Exercise
When you reach the line in the data below that contains "stage | clock", please start repeating lines exactly, and stop after the line that contains "after global placement | 0 | 933 | 941", repeating nothing else.

*** Opening Records for the task ***

===== config.mk =====
export PLATFORM = sky130hd
export DESIGN_NAME = uartTxTop
export DESIGN_NICKNAME = d
export VERILOG_FILES = /design/src/common/uartPkg.sv /design/src/source/baudGen.sv /design/src/source/txFifo.sv /design/src/uart/txControl.sv /design/src/uart/txShifter.sv /design/src/source/uartTxTop.sv
export VERILOG_INCLUDE_DIRS = /design/src /design/src/common
export SDC_FILE = /design/constraint.sdc
export NUM_CORES = 1
export LEC_CHECK = 0
export BUFFER_PORTS_ARGS = -buffer_cell sky130_fd_sc_hd__buf_2
export CORE_MARGIN = 5
export CORE_UTILIZATION = 43
export CTS_BUF_LIST = sky130_fd_sc_hd__clkbuf_2
export CTS_CLUSTER_DIAMETER = 80
export DETAILED_ROUTE_END_ITERATION = 8
export GPL_TIMING_DRIVEN = 0
export HOLD_SLACK_MARGIN = 0.1
export MAX_ROUTING_LAYER = met4
export SLEW_MARGIN = 10
export SYNTH_ARGS = -nofsm -noshare
export SYNTH_HDL_FRONTEND = slang
export SYNTH_SLANG_ARGS = --single-unit

===== constraint.sdc =====
create_clock -name clk -period 2.8 [get_ports clk]
set_input_delay 0.28 -clock clk [delete_from_list [all_inputs] [get_ports clk]]
set_output_delay 0.28 -clock clk [all_outputs]
set_load 0.02 [all_outputs]
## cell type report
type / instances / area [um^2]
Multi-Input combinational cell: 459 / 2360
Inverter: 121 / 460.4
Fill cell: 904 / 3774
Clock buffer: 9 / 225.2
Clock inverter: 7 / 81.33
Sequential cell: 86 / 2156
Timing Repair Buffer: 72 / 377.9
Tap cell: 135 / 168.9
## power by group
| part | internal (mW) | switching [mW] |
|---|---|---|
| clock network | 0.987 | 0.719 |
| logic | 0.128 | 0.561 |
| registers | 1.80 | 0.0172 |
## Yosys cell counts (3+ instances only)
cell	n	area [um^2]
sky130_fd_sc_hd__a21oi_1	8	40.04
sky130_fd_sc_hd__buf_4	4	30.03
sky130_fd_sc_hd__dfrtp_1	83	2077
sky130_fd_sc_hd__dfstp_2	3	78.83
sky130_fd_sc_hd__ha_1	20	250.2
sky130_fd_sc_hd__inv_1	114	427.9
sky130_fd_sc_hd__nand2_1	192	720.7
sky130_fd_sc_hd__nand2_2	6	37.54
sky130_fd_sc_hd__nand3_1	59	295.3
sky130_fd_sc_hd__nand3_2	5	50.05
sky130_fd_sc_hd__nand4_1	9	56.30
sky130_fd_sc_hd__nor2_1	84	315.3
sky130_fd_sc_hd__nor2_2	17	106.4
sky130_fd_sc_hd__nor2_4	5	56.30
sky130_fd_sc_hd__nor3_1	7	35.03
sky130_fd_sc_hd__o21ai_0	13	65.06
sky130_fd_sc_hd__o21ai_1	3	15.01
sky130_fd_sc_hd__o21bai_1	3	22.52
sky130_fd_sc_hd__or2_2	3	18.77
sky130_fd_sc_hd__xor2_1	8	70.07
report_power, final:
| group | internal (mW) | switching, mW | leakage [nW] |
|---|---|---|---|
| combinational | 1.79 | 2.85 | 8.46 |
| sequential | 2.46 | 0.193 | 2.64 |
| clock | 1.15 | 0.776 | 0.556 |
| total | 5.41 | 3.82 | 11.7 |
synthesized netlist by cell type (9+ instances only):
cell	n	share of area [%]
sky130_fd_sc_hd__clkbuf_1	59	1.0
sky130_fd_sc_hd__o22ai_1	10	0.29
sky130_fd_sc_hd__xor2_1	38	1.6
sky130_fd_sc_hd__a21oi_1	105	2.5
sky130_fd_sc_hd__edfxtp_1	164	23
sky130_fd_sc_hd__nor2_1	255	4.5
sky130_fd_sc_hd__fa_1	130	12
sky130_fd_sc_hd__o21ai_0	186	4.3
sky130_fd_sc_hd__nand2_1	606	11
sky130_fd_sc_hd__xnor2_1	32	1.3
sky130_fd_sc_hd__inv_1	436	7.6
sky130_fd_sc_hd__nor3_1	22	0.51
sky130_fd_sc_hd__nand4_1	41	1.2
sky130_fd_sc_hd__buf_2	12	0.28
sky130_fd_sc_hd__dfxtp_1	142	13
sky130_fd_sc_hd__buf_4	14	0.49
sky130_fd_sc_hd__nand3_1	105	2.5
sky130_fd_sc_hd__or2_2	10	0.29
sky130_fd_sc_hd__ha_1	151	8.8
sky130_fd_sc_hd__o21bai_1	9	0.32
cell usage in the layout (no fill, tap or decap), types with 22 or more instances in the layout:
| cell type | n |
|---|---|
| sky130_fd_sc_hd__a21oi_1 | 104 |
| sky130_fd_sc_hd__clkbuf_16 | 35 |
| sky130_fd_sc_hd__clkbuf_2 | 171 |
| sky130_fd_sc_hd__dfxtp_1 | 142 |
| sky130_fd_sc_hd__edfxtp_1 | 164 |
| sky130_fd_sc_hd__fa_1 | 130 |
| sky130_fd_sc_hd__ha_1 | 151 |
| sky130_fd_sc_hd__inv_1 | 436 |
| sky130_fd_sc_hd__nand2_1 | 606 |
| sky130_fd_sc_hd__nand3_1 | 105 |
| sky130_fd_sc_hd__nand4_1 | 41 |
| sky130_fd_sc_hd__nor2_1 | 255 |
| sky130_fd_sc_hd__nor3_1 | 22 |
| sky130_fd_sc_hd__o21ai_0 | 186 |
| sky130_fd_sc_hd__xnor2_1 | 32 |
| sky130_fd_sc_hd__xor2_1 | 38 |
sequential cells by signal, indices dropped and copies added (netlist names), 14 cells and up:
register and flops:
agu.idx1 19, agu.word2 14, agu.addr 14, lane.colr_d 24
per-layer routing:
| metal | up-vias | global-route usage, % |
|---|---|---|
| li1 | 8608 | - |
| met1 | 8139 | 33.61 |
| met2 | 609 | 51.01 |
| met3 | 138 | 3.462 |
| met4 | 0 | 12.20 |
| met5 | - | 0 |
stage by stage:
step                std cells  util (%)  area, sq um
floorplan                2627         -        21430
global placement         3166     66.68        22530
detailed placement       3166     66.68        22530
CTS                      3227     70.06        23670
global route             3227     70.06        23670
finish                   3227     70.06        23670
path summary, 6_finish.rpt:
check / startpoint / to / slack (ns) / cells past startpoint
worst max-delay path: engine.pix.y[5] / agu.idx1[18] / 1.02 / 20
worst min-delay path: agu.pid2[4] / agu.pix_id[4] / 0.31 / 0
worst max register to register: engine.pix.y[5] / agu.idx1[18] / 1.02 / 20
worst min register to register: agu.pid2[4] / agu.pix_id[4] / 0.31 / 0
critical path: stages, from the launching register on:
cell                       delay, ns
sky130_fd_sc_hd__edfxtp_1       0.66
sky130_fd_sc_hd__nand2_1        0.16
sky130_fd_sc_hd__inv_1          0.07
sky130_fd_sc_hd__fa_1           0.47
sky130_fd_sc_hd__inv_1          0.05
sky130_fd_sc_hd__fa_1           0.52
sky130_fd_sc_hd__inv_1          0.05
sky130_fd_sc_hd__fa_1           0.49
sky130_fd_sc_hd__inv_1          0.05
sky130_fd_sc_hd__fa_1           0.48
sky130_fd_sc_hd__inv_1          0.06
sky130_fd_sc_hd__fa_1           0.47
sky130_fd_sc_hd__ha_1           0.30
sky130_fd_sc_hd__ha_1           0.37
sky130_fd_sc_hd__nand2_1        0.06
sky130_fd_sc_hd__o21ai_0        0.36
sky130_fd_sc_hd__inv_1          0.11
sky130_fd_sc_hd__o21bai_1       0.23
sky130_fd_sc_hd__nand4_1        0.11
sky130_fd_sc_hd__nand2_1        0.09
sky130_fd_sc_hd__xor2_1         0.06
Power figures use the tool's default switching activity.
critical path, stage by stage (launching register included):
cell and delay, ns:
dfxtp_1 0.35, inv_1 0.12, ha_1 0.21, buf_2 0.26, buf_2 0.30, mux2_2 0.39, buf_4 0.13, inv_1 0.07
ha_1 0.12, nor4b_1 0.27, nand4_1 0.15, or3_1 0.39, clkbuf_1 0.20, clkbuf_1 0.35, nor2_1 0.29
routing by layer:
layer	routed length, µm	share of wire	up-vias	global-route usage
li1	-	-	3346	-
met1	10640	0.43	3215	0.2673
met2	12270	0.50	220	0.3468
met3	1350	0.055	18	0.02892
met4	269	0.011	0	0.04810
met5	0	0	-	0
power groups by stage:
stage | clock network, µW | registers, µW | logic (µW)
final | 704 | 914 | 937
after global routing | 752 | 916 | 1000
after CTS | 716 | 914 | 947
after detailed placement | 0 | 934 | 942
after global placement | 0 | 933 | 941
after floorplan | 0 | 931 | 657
**src/invaders_pkg.sv**
```systemverilog
package invaders_pkg;

	//////////////////////////////
	// scan coordinates and visible area
	localparam int COORD_W = 11;
	localparam logic [COORD_W-1:0] SCREEN_W = 11'd640;
	localparam logic [COORD_W-1:0] SCREEN_H = 11'd480;

	//////////////////////////////
	// pixel colors, blue in the top bits, red at the bottom
	localparam int COLOR_W = 8;
	localparam logic [COLOR_W-1:0] COLOR_SPACE = 8'h00;
	localparam logic [COLOR_W-1:0] COLOR_WHITE = 8'hff;
	localparam logic [COLOR_W-1:0] COLOR_RED = 8'h07;
	localparam logic [COLOR_W-1:0] COLOR_GREEN = 8'h38;
	localparam logic [COLOR_W-1:0] COLOR_BLUE = 8'hc0;
	localparam logic [COLOR_W-1:0] COLOR_SHIP = 8'h78;
	localparam logic [COLOR_W-1:0] COLOR_ALIEN = 8'haa;
	localparam logic [COLOR_W-1:0] COLOR_LASER = 8'h3f;

	// divider rows of the game screen, row 0 is also a scoreboard line
	localparam logic [COORD_W-1:0] SCOREBOARD_BOTTOM = 11'd40;
	localparam logic [COORD_W-1:0] BARRIER_TOP = 11'd340;
	localparam logic [COORD_W-1:0] BARRIER_BOTTOM = 11'd400;
	localparam logic [COORD_W-1:0] EXTRA_LIVES_TOP = 11'd460;

	//////////////////////////////
	// formation layout, home corner is the restart position too
	localparam int ALIEN_COLS = 11;
	localparam int ALIEN_ROWS = 2;
	localparam logic [COORD_W-1:0] ALIEN_X0 = 11'd70;
	localparam logic [COORD_W-1:0] ALIEN_Y0 = 11'd90;
	localparam logic [COORD_W-1:0] ALIEN_PITCH_X = 11'd50;
	localparam logic [COORD_W-1:0] ALIEN_PITCH_Y = 11'd30;
	localparam logic [COORD_W-1:0] ALIEN_W = 11'd24;
	localparam logic [COORD_W-1:0] ALIEN_H = 11'd16;

	// formation motion, range is the largest horizontal offset
	localparam logic [COORD_W-1:0] MARCH_STEP = 11'd10;
	localparam logic [COORD_W-1:0] MARCH_RANGE = 11'd40;
	localparam logic [COORD_W-1:0] DROP_STEP = 11'd10;

	// ship
	localparam logic [COORD_W-1:0] SHIP_Y = 11'd420;
	localparam logic [COORD_W-1:0] SHIP_W = 11'd30;
	localparam logic [COORD_W-1:0] SHIP_H = 11'd12;
	localparam logic [COORD_W-1:0] SHIP_X0 = 11'd305;
	localparam logic [COORD_W-1:0] SHIP_STEP = 11'd5;

	// laser
	localparam logic [COORD_W-1:0] LASER_W = 11'd2;
	localparam logic [COORD_W-1:0] LASER_H = 11'd8;
	localparam logic [COORD_W-1:0] LASER_STEP = 11'd8;

	// screen modes, cycled by the display button
	localparam logic [1:0] MODE_BLANK = 2'd0;
	localparam logic [1:0] MODE_START = 2'd1;
	localparam logic [1:0] MODE_GAME = 2'd2;

endpackage

```
**src/shot_if.sv**
```systemverilog
`timescale 1ns/1ns

interface shot_if;

	// laser top-left corner and flight flag
	logic [invaders_pkg::COORD_W-1:0] laser_x;
	logic [invaders_pkg::COORD_W-1:0] laser_y;
	logic laser_active;
	// laser overlaps a living alien, combinational
	logic alien_hit;

	// ship side owns the laser
	modport shooter (
		output laser_x,
		output laser_y,
		output laser_active,
		input  alien_hit
	);

	// formation side reports the collision
	modport target (
		input  laser_x,
		input  laser_y,
		input  laser_active,
		output alien_hit
	);

endinterface

```
**src/player_ship.sv**
```systemverilog
`timescale 1ns/1ns

module player_ship (
	input  logic clk,
	input  logic rst,
	input  logic frame_tick,
	input  logic game_run,
	input  logic restart,
	input  logic button_left,
	input  logic button_right,
	input  logic button_shoot,
	input  logic [invaders_pkg::COORD_W-1:0] x_coord,
	input  logic [invaders_pkg::COORD_W-1:0] y_coord,
	shot_if.shooter shot,
	output logic ship_px,
	output logic laser_px
);

	logic [invaders_pkg::COORD_W-1:0] ship_x;
	logic [invaders_pkg::COORD_W-1:0] laser_x;
	logic [invaders_pkg::COORD_W-1:0] laser_y;
	logic laser_active;
	logic step;
	logic launch;
	logic laser_top_out;

	// motion only on frame ticks of a running game
	assign step = frame_tick & game_run;
	assign launch = step & ~laser_active & button_shoot;
	// next climb would put the top above the scoreboard line
	assign laser_top_out =
		laser_y < invaders_pkg::SCOREBOARD_BOTTOM + invaders_pkg::LASER_STEP;

	//////////////////////////////
	// ship position and laser flight flag
	always_ff @(posedge clk or posedge rst) begin
		if (rst) begin
			ship_x <= invaders_pkg::SHIP_X0;
			laser_active <= 1'b0;
		end else if (restart) begin
			ship_x <= invaders_pkg::SHIP_X0;
			laser_active <= 1'b0;
		end else if (step) begin
			// left wins over right, clamp at both edges
			if (button_left) begin
				if (ship_x >= invaders_pkg::SHIP_STEP)
					ship_x <= ship_x - invaders_pkg::SHIP_STEP;
				else
					ship_x <= '0;
			end else if (button_right) begin
				if (ship_x + invaders_pkg::SHIP_STEP <=
						invaders_pkg::SCREEN_W - invaders_pkg::SHIP_W)
					ship_x <= ship_x + invaders_pkg::SHIP_STEP;
				else
					ship_x <= invaders_pkg::SCREEN_W - invaders_pkg::SHIP_W;
			end
			// hit and scoreboard both retire the shot
			if (laser_active) begin
				if (shot.alien_hit || laser_top_out)
					laser_active <= 1'b0;
			end else if (button_shoot) begin
				laser_active <= 1'b1;
			end
		end
	end

	// laser position, meaningless while idle
	always_ff @(posedge clk) begin
		if (launch) begin
			// centered on the ship, bottom touching its top
			laser_x <= ship_x + ((invaders_pkg::SHIP_W - invaders_pkg::LASER_W) >> 1);
			laser_y <= invaders_pkg::SHIP_Y - invaders_pkg::LASER_H;
		end else if (step && laser_active) begin
			laser_y <= laser_y - invaders_pkg::LASER_STEP;
		end
	end

	assign shot.laser_x = laser_x;
	assign shot.laser_y = laser_y;
	assign shot.laser_active = laser_active;

	//////////////////////////////
	// pixel flags for the current scan position
	assign ship_px = (x_coord >= ship_x) && (x_coord < ship_x + invaders_pkg::SHIP_W) &&
		(y_coord >= invaders_pkg::SHIP_Y) &&
		(y_coord < invaders_pkg::SHIP_Y + invaders_pkg::SHIP_H);
	assign laser_px = laser_active &&
		(x_coord >= laser_x) && (x_coord < laser_x + invaders_pkg::LASER_W) &&
		(y_coord >= laser_y) && (y_coord < laser_y + invaders_pkg::LASER_H);

endmodule

```
**src/alien_formation.sv**
```systemverilog
`timescale 1ns/1ns

module alien_formation (
	input  logic clk,
	input  logic rst,
	input  logic frame_tick,
	input  logic game_run,
	input  logic restart,
	input  logic [invaders_pkg::COORD_W-1:0] x_coord,
	input  logic [invaders_pkg::COORD_W-1:0] y_coord,
	shot_if.target shot,
	output logic alien_px
);

	// offsets from the home corner
	logic [invaders_pkg::COORD_W-1:0] march_x;
	logic [invaders_pkg::COORD_W-1:0] drop_y;
	logic dir_right;
	// bit index is row * cols + col, row 0 on top
	logic [invaders_pkg::ALIEN_ROWS*invaders_pkg::ALIEN_COLS-1:0] alive;
	logic [invaders_pkg::ALIEN_ROWS*invaders_pkg::ALIEN_COLS-1:0] overlap;
	logic [invaders_pkg::ALIEN_ROWS*invaders_pkg::ALIEN_COLS-1:0] hit_lowest;
	logic [invaders_pkg::ALIEN_ROWS*invaders_pkg::ALIEN_COLS-1:0] px;
	logic step;
	logic at_limit;

	assign step = frame_tick & game_run;
	// limit in the current direction of travel
	assign at_limit = dir_right ? (march_x == invaders_pkg::MARCH_RANGE) : (march_x == '0);

	//////////////////////////////
	// per alien rectangle, laser overlap and pixel
	always_comb begin
		logic [invaders_pkg::COORD_W-1:0] col_x;
		logic [invaders_pkg::COORD_W-1:0] row_y;
		row_y = invaders_pkg::ALIEN_Y0 + drop_y;
		col_x = '0;
		for (int r = 0; r < invaders_pkg::ALIEN_ROWS; r++) begin
			col_x = invaders_pkg::ALIEN_X0 + march_x;
			for (int c = 0; c < invaders_pkg::ALIEN_COLS; c++) begin
				// open-ended rectangle test against the laser
				overlap[r*invaders_pkg::ALIEN_COLS+c] =
					alive[r*invaders_pkg::ALIEN_COLS+c] && shot.laser_active &&
					(shot.laser_x < col_x + invaders_pkg::ALIEN_W) &&
					(shot.laser_x + invaders_pkg::LASER_W > col_x) &&
					(shot.laser_y < row_y + invaders_pkg::ALIEN_H) &&
					(shot.laser_y + invaders_pkg::LASER_H > row_y);
				px[r*invaders_pkg::ALIEN_COLS+c] =
					alive[r*invaders_pkg::ALIEN_COLS+c] &&
					(x_coord >= col_x) && (x_coord < col_x + invaders_pkg::ALIEN_W) &&
					(y_coord >= row_y) && (y_coord < row_y + invaders_pkg::ALIEN_H);
				col_x = col_x + invaders_pkg::ALIEN_PITCH_X;
			end
			row_y = row_y + invaders_pkg::ALIEN_PITCH_Y;
		end
	end

	// keep only the lowest set bit
	assign hit_lowest = overlap & (~overlap + 1'b1);

	assign shot.alien_hit = |overlap;
	assign alien_px = |px;

	//////////////////////////////
	// march, drop and kill
	always_ff @(posedge clk or posedge rst) begin
		if (rst) begin
			march_x <= '0;
			drop_y <= '0;
			dir_right <= 1'b1;
			alive <= '1;
		end else if (restart) begin
			march_x <= '0;
			drop_y <= '0;
			dir_right <= 1'b1;
			alive <= '1;
		end else if (step) begin
			if (at_limit) begin
				// step down instead of sideways, then turn
				drop_y <= drop_y + invaders_pkg::DROP_STEP;
				dir_right <= ~dir_right;
			end else if (dir_right) begin
				march_x <= march_x + invaders_pkg::MARCH_STEP;
			end else begin
				march_x <= march_x - invaders_pkg::MARCH_STEP;
			end
			// same level the ship uses to retire the laser
			alive <= alive & ~hit_lowest;
		end
	end

endmodule

```
**src/screen_compositor.sv**
```systemverilog
`timescale 1ns/1ns

module screen_compositor (
	input  logic clk,
	input  logic rst,
	input  logic button_display,
	input  logic [invaders_pkg::COORD_W-1:0] x_coord,
	input  logic [invaders_pkg::COORD_W-1:0] y_coord,
	input  logic ship_px,
	input  logic laser_px,
	input  logic alien_px,
	output logic game_run,
	output logic restart,
	output logic [invaders_pkg::COLOR_W-1:0] rgb
);

	logic [1:0] mode;
	logic visible;
	logic [invaders_pkg::COLOR_W-1:0] next_rgb;

	//////////////////////////////
	// mode cycle blank, start, game, blank
	always_ff @(posedge clk or posedge rst) begin
		if (rst) begin
			mode <= invaders_pkg::MODE_BLANK;
			restart <= 1'b0;
		end else begin
			// one cycle pulse behind every display press
			restart <= button_display;
			if (button_display) begin
				if (mode == invaders_pkg::MODE_GAME)
					mode <= invaders_pkg::MODE_BLANK;
				else
					mode <= mode + 2'd1;
			end
		end
	end

	assign game_run = (mode == invaders_pkg::MODE_GAME);

	assign visible = (x_coord < invaders_pkg::SCREEN_W) && (y_coord < invaders_pkg::SCREEN_H);

	//////////////////////////////
	// fixed priority, borders over every layer
	always_comb begin
		next_rgb = invaders_pkg::COLOR_SPACE;
		if (visible) begin
			case (mode)
				invaders_pkg::MODE_START: next_rgb = invaders_pkg::COLOR_WHITE;
				invaders_pkg::MODE_GAME: begin
					if (y_coord == '0 || y_coord == invaders_pkg::SCOREBOARD_BOTTOM)
						next_rgb = invaders_pkg::COLOR_RED;
					else if (y_coord == invaders_pkg::BARRIER_TOP ||
							y_coord == invaders_pkg::BARRIER_BOTTOM)
						next_rgb = invaders_pkg::COLOR_BLUE;
					else if (y_coord == invaders_pkg::EXTRA_LIVES_TOP)
						next_rgb = invaders_pkg::COLOR_GREEN;
					else if (ship_px)
						next_rgb = invaders_pkg::COLOR_SHIP;
					else if (laser_px)
						next_rgb = invaders_pkg::COLOR_LASER;
					else if (alien_px)
						next_rgb = invaders_pkg::COLOR_ALIEN;
				end
				// blank and the unused code stay black
				default: next_rgb = invaders_pkg::COLOR_SPACE;
			endcase
		end
	end

	// one cycle behind the scan coordinates
	always_ff @(posedge clk or posedge rst) begin
		if (rst)
			rgb <= '0;
		else
			rgb <= next_rgb;
	end

endmodule

```
**src/invaders_top.sv**
```systemverilog
`timescale 1ns/1ns

module invaders_top (
	input  logic clk,
	input  logic rst,
	input  logic frame_tick,
	input  logic button_left,
	input  logic button_right,
	input  logic button_shoot,
	input  logic button_display,
	input  logic [invaders_pkg::COORD_W-1:0] x_coord,
	input  logic [invaders_pkg::COORD_W-1:0] y_coord,
	output logic [invaders_pkg::COLOR_W-1:0] rgb
);

	// mode control from the compositor to both layers
	logic game_run;
	logic restart;
	// layer flags for the current pixel
	logic ship_px;
	logic laser_px;
	logic alien_px;

	// laser state one way, hit report the other
	shot_if shot ();

	player_ship i_ship (
		.clk          (clk),
		.rst          (rst),
		.frame_tick   (frame_tick),
		.game_run     (game_run),
		.restart      (restart),
		.button_left  (button_left),
		.button_right (button_right),
		.button_shoot (button_shoot),
		.x_coord      (x_coord),
		.y_coord      (y_coord),
		.shot         (shot.shooter),
		.ship_px      (ship_px),
		.laser_px     (laser_px)
	);

	alien_formation i_formation (
		.clk        (clk),
		.rst        (rst),
		.frame_tick (frame_tick),
		.game_run   (game_run),
		.restart    (restart),
		.x_coord    (x_coord),
		.y_coord    (y_coord),
		.shot       (shot.target),
		.alien_px   (alien_px)
	);

	screen_compositor i_compositor (
		.clk            (clk),
		.rst            (rst),
		.button_display (button_display),
		.x_coord        (x_coord),
		.y_coord        (y_coord),
		.ship_px        (ship_px),
		.laser_px       (laser_px),
		.alien_px       (alien_px),
		.game_run       (game_run),
		.restart        (restart),
		.rgb            (rgb)
	);

endmodule

```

*** Closing Records for the task ***

Task solution
stage | clock network, µW | registers, µW | logic (µW)
final | 704 | 914 | 937
after global routing | 752 | 916 | 1000
after CTS | 716 | 914 | 947
after detailed placement | 0 | 934 | 942
after global placement | 0 | 933 | 941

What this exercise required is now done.